*PROBLEM REQUIREMENTS:* Copy out exactly the lines below that run from the one holding "-- report_power, final" to the one holding "-- stage by", keeping both of those lines and no others.

*MATERIAL FOR THE TASK:*
▼

===== src/rtl/layer_sequencer.sv =====
// Layer sequencer: walks a network pass layer by layer over the shared input_node_timer.
// Optional RUN watchdog is enabled by defining LAYER_SEQ_WDOG_EN.
module layer_sequencer #(
  parameter int MAX_LAYERS = 4,
  parameter int LAYER_W    = 2,
  parameter int CNT_W      = 7
) (
  input  logic               clk,
  input  logic               n_rst,
  input  logic               cfg_we,
  input  logic [LAYER_W-1:0] cfg_layer,
  input  logic [CNT_W-1:0]   cfg_size,
  input  logic [LAYER_W:0]   num_layers,
  input  logic               start,
  input  logic               abort,
  input  logic               coef_ready,
  input  logic               n_start_done,
  output logic [CNT_W-1:0]   max_input,
  output logic               timer_clr,
  output logic               coef_req,
  output logic [LAYER_W-1:0] layer_idx,
  output logic               busy,
  output logic               net_done,
  output logic               err
);

  typedef enum logic [2:0] {
    S_IDLE, S_LOAD, S_REQ, S_RUN, S_NEXT, S_DONE, S_ERR
  } state_t;

  localparam logic [LAYER_W:0]   MAX_L = (LAYER_W+1)'(MAX_LAYERS);
  localparam logic [LAYER_W:0]   N_ONE = (LAYER_W+1)'(1);
  localparam logic [LAYER_W-1:0] L_ONE = LAYER_W'(1);

  state_t             state;
  logic [CNT_W-1:0]   tbl [MAX_LAYERS];
  logic [LAYER_W:0]   num_q;
  logic               run_first;
  logic               start_ok;
  logic               last_layer;
  logic               wd_hit;

  assign start_ok   = start && (num_layers != '0) && (num_layers <= MAX_L);
  assign last_layer = ({1'b0, layer_idx} == (num_q - N_ONE));

`ifdef LAYER_SEQ_WDOG_EN
  localparam logic [CNT_W+1:0] WD_ONE = (CNT_W+2)'(1);
  localparam logic [CNT_W+1:0] WD_OFS = (CNT_W+2)'(8);
  logic [CNT_W+1:0] wd_cnt;
  logic [CNT_W+1:0] wd_limit;

  assign wd_limit = {1'b0, max_input, 1'b0} + WD_OFS;
  assign wd_hit   = (state == S_RUN) && ((wd_cnt + WD_ONE) == wd_limit);

  // Zero outside RUN, so every entry into RUN starts a fresh count.
  always_ff @(posedge clk or negedge n_rst) begin
    if (!n_rst)              wd_cnt <= '0;
    else if (state == S_RUN) wd_cnt <= wd_cnt + WD_ONE;
    else                     wd_cnt <= '0;
  end
`else
  assign wd_hit = 1'b0;
`endif

  always_ff @(posedge clk or negedge n_rst) begin
    if (!n_rst) begin
      for (int unsigned i = 0; i < MAX_LAYERS; i++) tbl[i] <= '0;
    end else if (cfg_we && !busy) begin
      tbl[cfg_layer] <= cfg_size;
    end
  end

  always_ff @(posedge clk or negedge n_rst) begin
    if (!n_rst) begin
      state     <= S_IDLE;
      num_q     <= '0;
      run_first <= 1'b0;
      max_input <= '0;
      timer_clr <= 1'b0;
      coef_req  <= 1'b0;
      layer_idx <= '0;
      busy      <= 1'b0;
      net_done  <= 1'b0;
      err       <= 1'b0;
    end else begin
      timer_clr <= 1'b0;
      net_done  <= 1'b0;
      if (abort && state != S_IDLE) begin
        state     <= S_IDLE;
        timer_clr <= 1'b1;
        coef_req  <= 1'b0;
        err       <= 1'b0;
        busy      <= 1'b0;
      end else begin
        case (state)
          S_IDLE, S_ERR: begin
            if (start_ok) begin
              num_q     <= num_layers;
              layer_idx <= '0;
              err       <= 1'b0;
              busy      <= 1'b1;
              timer_clr <= 1'b1;
              state     <= S_LOAD;
            end else if (start && state == S_IDLE) begin
              err   <= 1'b1;
              state <= S_ERR;
            end
          end
          // timer_clr is raised on the edge into LOAD so it is seen during LOAD;
          // the table is read on the way out so a coincident cfg write is picked up.
          S_LOAD: begin
            max_input <= tbl[layer_idx];
            if (tbl[layer_idx] == '0) begin
              err   <= 1'b1;
              busy  <= 1'b0;
              state <= S_ERR;
            end else begin
              coef_req <= 1'b1;
              state    <= S_REQ;
            end
          end
          S_REQ: begin
            if (coef_ready) begin
              coef_req  <= 1'b0;
              run_first <= 1'b1;
              state     <= S_RUN;
            end
          end
          S_RUN: begin
            run_first <= 1'b0;
            if (!coef_ready) begin
              coef_req <= 1'b1;
              state    <= S_REQ;
            end else if (n_start_done && !run_first) begin
              state <= S_NEXT;
            end else if (wd_hit) begin
              err       <= 1'b1;
              busy      <= 1'b0;
              timer_clr <= 1'b1;
              state     <= S_ERR;
            end
          end
          S_NEXT: begin
            if (last_layer) begin
              busy     <= 1'b0;
              net_done <= 1'b1;
              state    <= S_DONE;
            end else begin
              layer_idx <= layer_idx + L_ONE;
              timer_clr <= 1'b1;
              state     <= S_LOAD;
            end
          end
          S_DONE:  state <= S_IDLE;
          default: state <= S_IDLE;
        endcase
      end
    end
  end

endmodule

===== config.mk =====
export PLATFORM = sky130hd
export DESIGN_NAME = layer_sequencer
export DESIGN_NICKNAME = d
export VERILOG_FILES = /design/src/rtl/layer_sequencer.sv
export SDC_FILE = /design/constraint.sdc
export NUM_CORES = 1
export LEC_CHECK = 0
export CORE_ASPECT_RATIO = 1.1
export CORE_MARGIN = 8
export CORE_UTILIZATION = 53
export CTS_CLUSTER_SIZE = 28
export DETAILED_ROUTE_END_ITERATION = 8
export MAX_ROUTING_LAYER = met4
export PLACE_DENSITY = 0.84
export SLEW_MARGIN = 10
export SYNTH_ARGS = -nofsm -noshare
export SYNTH_HDL_FRONTEND = slang
export SYNTH_SLANG_ARGS = --single-unit

===== constraint.sdc =====
create_clock -name clk -period 2.35 [get_ports clk]
set_input_delay 0.3525 -clock clk [delete_from_list [all_inputs] [get_ports clk]]
set_output_delay 0.3525 -clock clk [all_outputs]
set_load 0.05 [all_outputs]

Word-level counts from Yosys, hierarchy flattened

Cells that the tools add are included.

Bits in registers: 49
Output and inout bits: 14

Reduce and logical (&&, ||, !) cells: 27
Bitwise gates (word level): 3
$add $sub $neg: 2
Muxes and demuxes: 42
Order comparisons: 4
Equal/unequal tests: 17

Operators with widths:

| cell                 | count |
|---|---|
| $bwmux W28           | 1 |
| $mux W3              | 8 |
| $mux W7              | 3 |
| $mux W1              | 19 |
| $ne A3 B3 Y1 const B | 6 |
| $pmux W3 S5          | 1 |
| $bmux W7 S2          | 1 |
| $demux W7 S2         | 1 |
| $reduce_and A3 Y1    | 4 |
| $reduce_and A4 Y1    | 3 |
| $reduce_bool A3 Y1   | 3 |
| $ne A4 B4 Y1 const B | 2 |
| $reduce_bool A4 Y1   | 2 |
| $logic_and A1 B1 Y1  | 7 |
| $logic_not A7 Y1     | 1 |
| $eq A3 B2 Y1 const B | 2 |
| $eq A3 B3 Y1 const B | 2 |
| $ge A3 B3 Y1 const B | 2 |
| $ne A2 B2 Y1 const B | 3 |
| $not A2 Y3           | 2 |
| $pmux W1 S2          | 3 |
| $pmux W1 S3          | 2 |
| $mux W2              | 2 |
| $pmux W2 S2          | 1 |
| 12 further kinds     | 14 |

Depth between registers and ports, before layout

Depth in word-level cells: 8
Mapped depth: 7
Mapped depth without buffers: 7

Worst setup path after synthesis

No wires, ideal clock.

Path kind: reg-to-reg
Start: register layer_idx[0]
End: register coef_req
Stages on the path, launching flop included: 7
Setup time: 135 ps
Period minus slack after synthesis: 2148 ps
Path slack: 202 ps
Arrival: 2014 ps
Cells stage by stage: dfrtp_1 > buf_6 > mux4_2 > nor4_4 > nand2_2 > o2111ai_2 > o211ai_1

Word-level cells in the longest chain between the ends: 7

Ends and longest elaborated chain:

| what                                       | line | source |
|---|---|---|
| start: declaration                         | 21   | `output logic [LAYER_W-1:0] layer_idx,` |
| start signal: assignment                   | 149  | `layer_idx <= layer_idx + L_ONE;` |
| $not A2 Y3 (not written as such)           | 113  | `if (tbl[layer_idx] == '0) begin` |
| $bmux W7 S2                                | 113  |  |
| $mux W7 (not written as such) (2 in a row) | 113  |  |
| $logic_not A7 Y1                           | 113  |  |
| $ne A3 B3 Y1 (no line)                     | --   |  |
| $reduce_and A4 Y1 (no line)                | --   |  |
| end signal: assignment                     | 118  | `coef_req <= 1'b1;` |
| end signal: assignment                     | 124  | `coef_req <= 1'b0;` |
| end signal: assignment                     | 132  | `coef_req <= 1'b1;` |
| end: declaration                           | 20   | `output logic coef_req,` |

No other way between the ends. The select of a mux whose other input is x is not followed.
A chain may end at the register's enable or synchronous reset.

Worst setup path after layout

Start: register layer_idx[1]
End: output layer_idx[1]

No word-level cell between the ends.

==> flow_summary.json <==
{
  "outcome": "completed",
  "clockBufferDepth": 2,
  "cts_made_buffers": 5,
  "syn_inst": 210,
  "ys.warnings.count": 0,
  "ys_types": 46,
  "cp-startpoint": "layer_idx[1]",
  "path_cells": "clkdlybuf4s50_1",
  "antenna_cells": 0,
  "grt_antenna_before_repair": 0,
  "grt_pass1_vias": 1830,
  "ys_ff_latch": 49,
  "vias": 1787,
  "start_kind": "flop",
  "die_area_um2": 7180,
  "critical-path-slowest-cell": "clkdlybuf4s50_1",
  "clkTransAtPathRegs_ns": 0.08,
  "crit_fanout": 11,
  "crit_family": "buffers and inverters",
  "fin_crit_ns": 2.18,
  "post_cts_buffers": 0,
  "grt_max_degree": 50,
  "cts_root_buf": "clkbuf_8",
  "clk_latency_ns": 0.29,
  "ir_worst_vdd_uv": 623,
  "worst_pin_slew_ns": 0.603,
  "hold_violations": 0,
  "num_rows": 26,
  "fin_skew_ns": 0.00316,
  "grtUsageTotal_pct": 15.9,
  "end_kind": "output pin",
  "cellPowerDensity_nw_per_um2": 1300,
  "final_cell_mix": "49 x dfrtp_1, 36 x mux2_2, 31 x clkdlybuf4s50_1",
  "ctsHoldBuffers": 0,
  "leakage_nw": 1.21,
  "fin_crit_sh_pct": 92.7,
  "ys_seq_area_share_pct": 49.0,
  "hold_class": "primary input to async pin",
  "finalSetupViolations": 0,
  "cpPeakStageDelay_ns": 0.89,
  "dieWidth_um": 81.5,
  "critPathBufInv": 1,
  "routed_wl_um": 5280,
  "avgRoutedWirePerCell_um": 17.3,
  "vias_per_cell": 5.84,
  "drive_gt1_share_pct": 26.4,
  "synth_area_per_cell_um2": 11.9,
  "power_w": 0.00390,
  "first_pass_iters": 4,
  "tns_ns": 0,
  "cts_tree": "yes",
  "syn_nets": 230,
  "fin_area_um2": 3000,
  "core_um2": 4590,
  "initialDrtViolationCount": 150,
  "fmax_mhz": 459,
  "syn2layout_area_growth_pct": 20.0,
  "worstPathRequired_ns": 2.00,
  "gp_congestion": 0.934,
  "cts.htree.levels": 2,
  "grt_pass1_wl_um": 8800,
  "max_slew_margin_pct": 59.8,
  "numClockSinks": 49,
  "boundaryPins": 33,
  "fin_nets": 269,
  "die_h_um": 88.1,
  "placed_area_um2": 2920,
  "final_common_cell": "dfrtp_1",
  "r2r_start": "layer_idx[0]",
  "io_buffers": 32,
  "rsz0062_at_grt": "false",
  "crit_arrival_ns": 1.83,
  "post_cts_resized": 0,
  "maxSlewViolCount": 0,
  "synth_area_um2": 2500,
  "cap_violations": 0,
  "gr-total-overflow": 0,
  "initial_utilization_pct": 54.6,
  "hpwl_um": 3870,
  "crit_type": "flop to output pin",
  "postRouteAntennaNets": 0,
  "drc": 0
}
-- cell families after synthesis --
| group | after synthesis | synth area share [%] |
|---|---|---|
| AO/OA/AOI/OAI | 47 | 12.4 |
| XOR/XNOR | 3 | 1.05 |
| adder cells (fa/ha/maj) | 1 | 0.500 |
| buffers and inverters | 17 | 2.90 |
| flip-flops | 49 | 49.0 |
| multiplexers | 44 | 23.2 |
| AND/OR/NAND/NOR | 49 | 11.0 |
-- routing by layer --
metal | vias up | share of wire (%) | GRT usage (%)
met4 | 0 | 1.2 | 4.55
met3 | 7 | 4.8 | 3.39
li1 | 858 | - | -
met2 | 40 | 51 | 26.1
met5 | - | 0 | -
met1 | 882 | 43 | 19.2
-- sequential cells by signal (all words and copies together) (netlist names) --
register   flops
coef_req       1
max_input      7
busy           1
num_q          3
err            1
state          3
layer_idx      2
net_done       1
tbl           28
timer_clr      1
run_first      1
-- final cells by class --
cell class                 count  area [µm²]
multi-input combinational    144        1200
fill                         366        1580
tap                           56        70.1
clock buffer                   8        80.1
sequential                    49        1230
timing repair buffer          44         405
inverter                       5        18.8
-- report_power, final --
group          switching, W  internal [W]
combinational       0.00106      0.000898
sequential         0.000276       0.00120
clock              0.000257      0.000212
-- Yosys cell counts, drive strengths merged --
library cell | n | area (µm²)
nor2 | 14 | 55.1
a31oi | 5 | 31.3
a21o | 1 | 7.51
a21oi | 12 | 60.1
mux2i | 1 | 10.0
a22oi | 1 | 7.51
o22ai | 1 | 6.26
or3 | 2 | 12.5
buf | 2 | 16.3
o21a | 1 | 7.51
o21bai | 1 | 7.51
mux2 | 36 | 405
nor4bb | 2 | 20.0
a211o | 1 | 8.76
xnor2 | 1 | 8.76
mux4 | 7 | 165
a2bb2oi | 4 | 41.3
clkbuf | 10 | 37.5
ha | 1 | 12.5
nand2b | 2 | 12.5
a211oi | 1 | 7.51
o2111ai | 1 | 15.0
dfrtp | 49 | 1230
nor3 | 6 | 35.0
and2 | 1 | 6.26
nor4b | 1 | 15.0
o211ai | 2 | 15.0
nand3 | 5 | 25.0
nand4b | 1 | 8.76
xor2 | 2 | 17.5
a32oi | 1 | 8.76
a41oi | 2 | 17.5
and3 | 2 | 12.5
nand2 | 11 | 43.8
o22a | 1 | 8.76
nor4 | 1 | 21.3
nor2b | 1 | 6.26
inv | 5 | 18.8
o21ai | 12 | 60.1
-- path summary, 6_finish.rpt --
check / cells after the start / end / slack, ns
hold / removal: 2 / run_first / 0.14
hold reg to reg: 1 / tbl[14] / 0.51
setup reg to reg: 5 / coef_req / 0.26
min in group clk: 1 / tbl[14] / 0.51
max in group asynchronous: 2 / tbl[10] / 1.80
setup / recovery: 1 / layer_idx[1] / 0.17
-- stage by stage --
stage,hold WS [ns],utilization (%),setup slack [ns],std cells
after detailed placement,0.488,63.7,0.194,298
after global routing,0.202,65.5,0.123,306
after floorplan,0.0569,-,0.202,210
final,0.143,65.5,0.172,306
after CTS,0.172,65.5,0.152,306
after global placement,0.479,63.7,0.245,298
Power figures use the tool's default switching activity.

▲

*EXERCISE ANSWER:*
-- report_power, final --
group          switching, W  internal [W]
combinational       0.00106      0.000898
sequential         0.000276       0.00120
clock              0.000257      0.000212
-- Yosys cell counts, drive strengths merged --
library cell | n | area (µm²)
nor2 | 14 | 55.1
a31oi | 5 | 31.3
a21o | 1 | 7.51
a21oi | 12 | 60.1
mux2i | 1 | 10.0
a22oi | 1 | 7.51
o22ai | 1 | 6.26
or3 | 2 | 12.5
buf | 2 | 16.3
o21a | 1 | 7.51
o21bai | 1 | 7.51
mux2 | 36 | 405
nor4bb | 2 | 20.0
a211o | 1 | 8.76
xnor2 | 1 | 8.76
mux4 | 7 | 165
a2bb2oi | 4 | 41.3
clkbuf | 10 | 37.5
ha | 1 | 12.5
nand2b | 2 | 12.5
a211oi | 1 | 7.51
o2111ai | 1 | 15.0
dfrtp | 49 | 1230
nor3 | 6 | 35.0
and2 | 1 | 6.26
nor4b | 1 | 15.0
o211ai | 2 | 15.0
nand3 | 5 | 25.0
nand4b | 1 | 8.76
xor2 | 2 | 17.5
a32oi | 1 | 8.76
a41oi | 2 | 17.5
and3 | 2 | 12.5
nand2 | 11 | 43.8
o22a | 1 | 8.76
nor4 | 1 | 21.3
nor2b | 1 | 6.26
inv | 5 | 18.8
o21ai | 12 | 60.1
-- path summary, 6_finish.rpt --
check / cells after the start / end / slack, ns
hold / removal: 2 / run_first / 0.14
hold reg to reg: 1 / tbl[14] / 0.51
setup reg to reg: 5 / coef_req / 0.26
min in group clk: 1 / tbl[14] / 0.51
max in group asynchronous: 2 / tbl[10] / 1.80
setup / recovery: 1 / layer_idx[1] / 0.17
-- stage by stage --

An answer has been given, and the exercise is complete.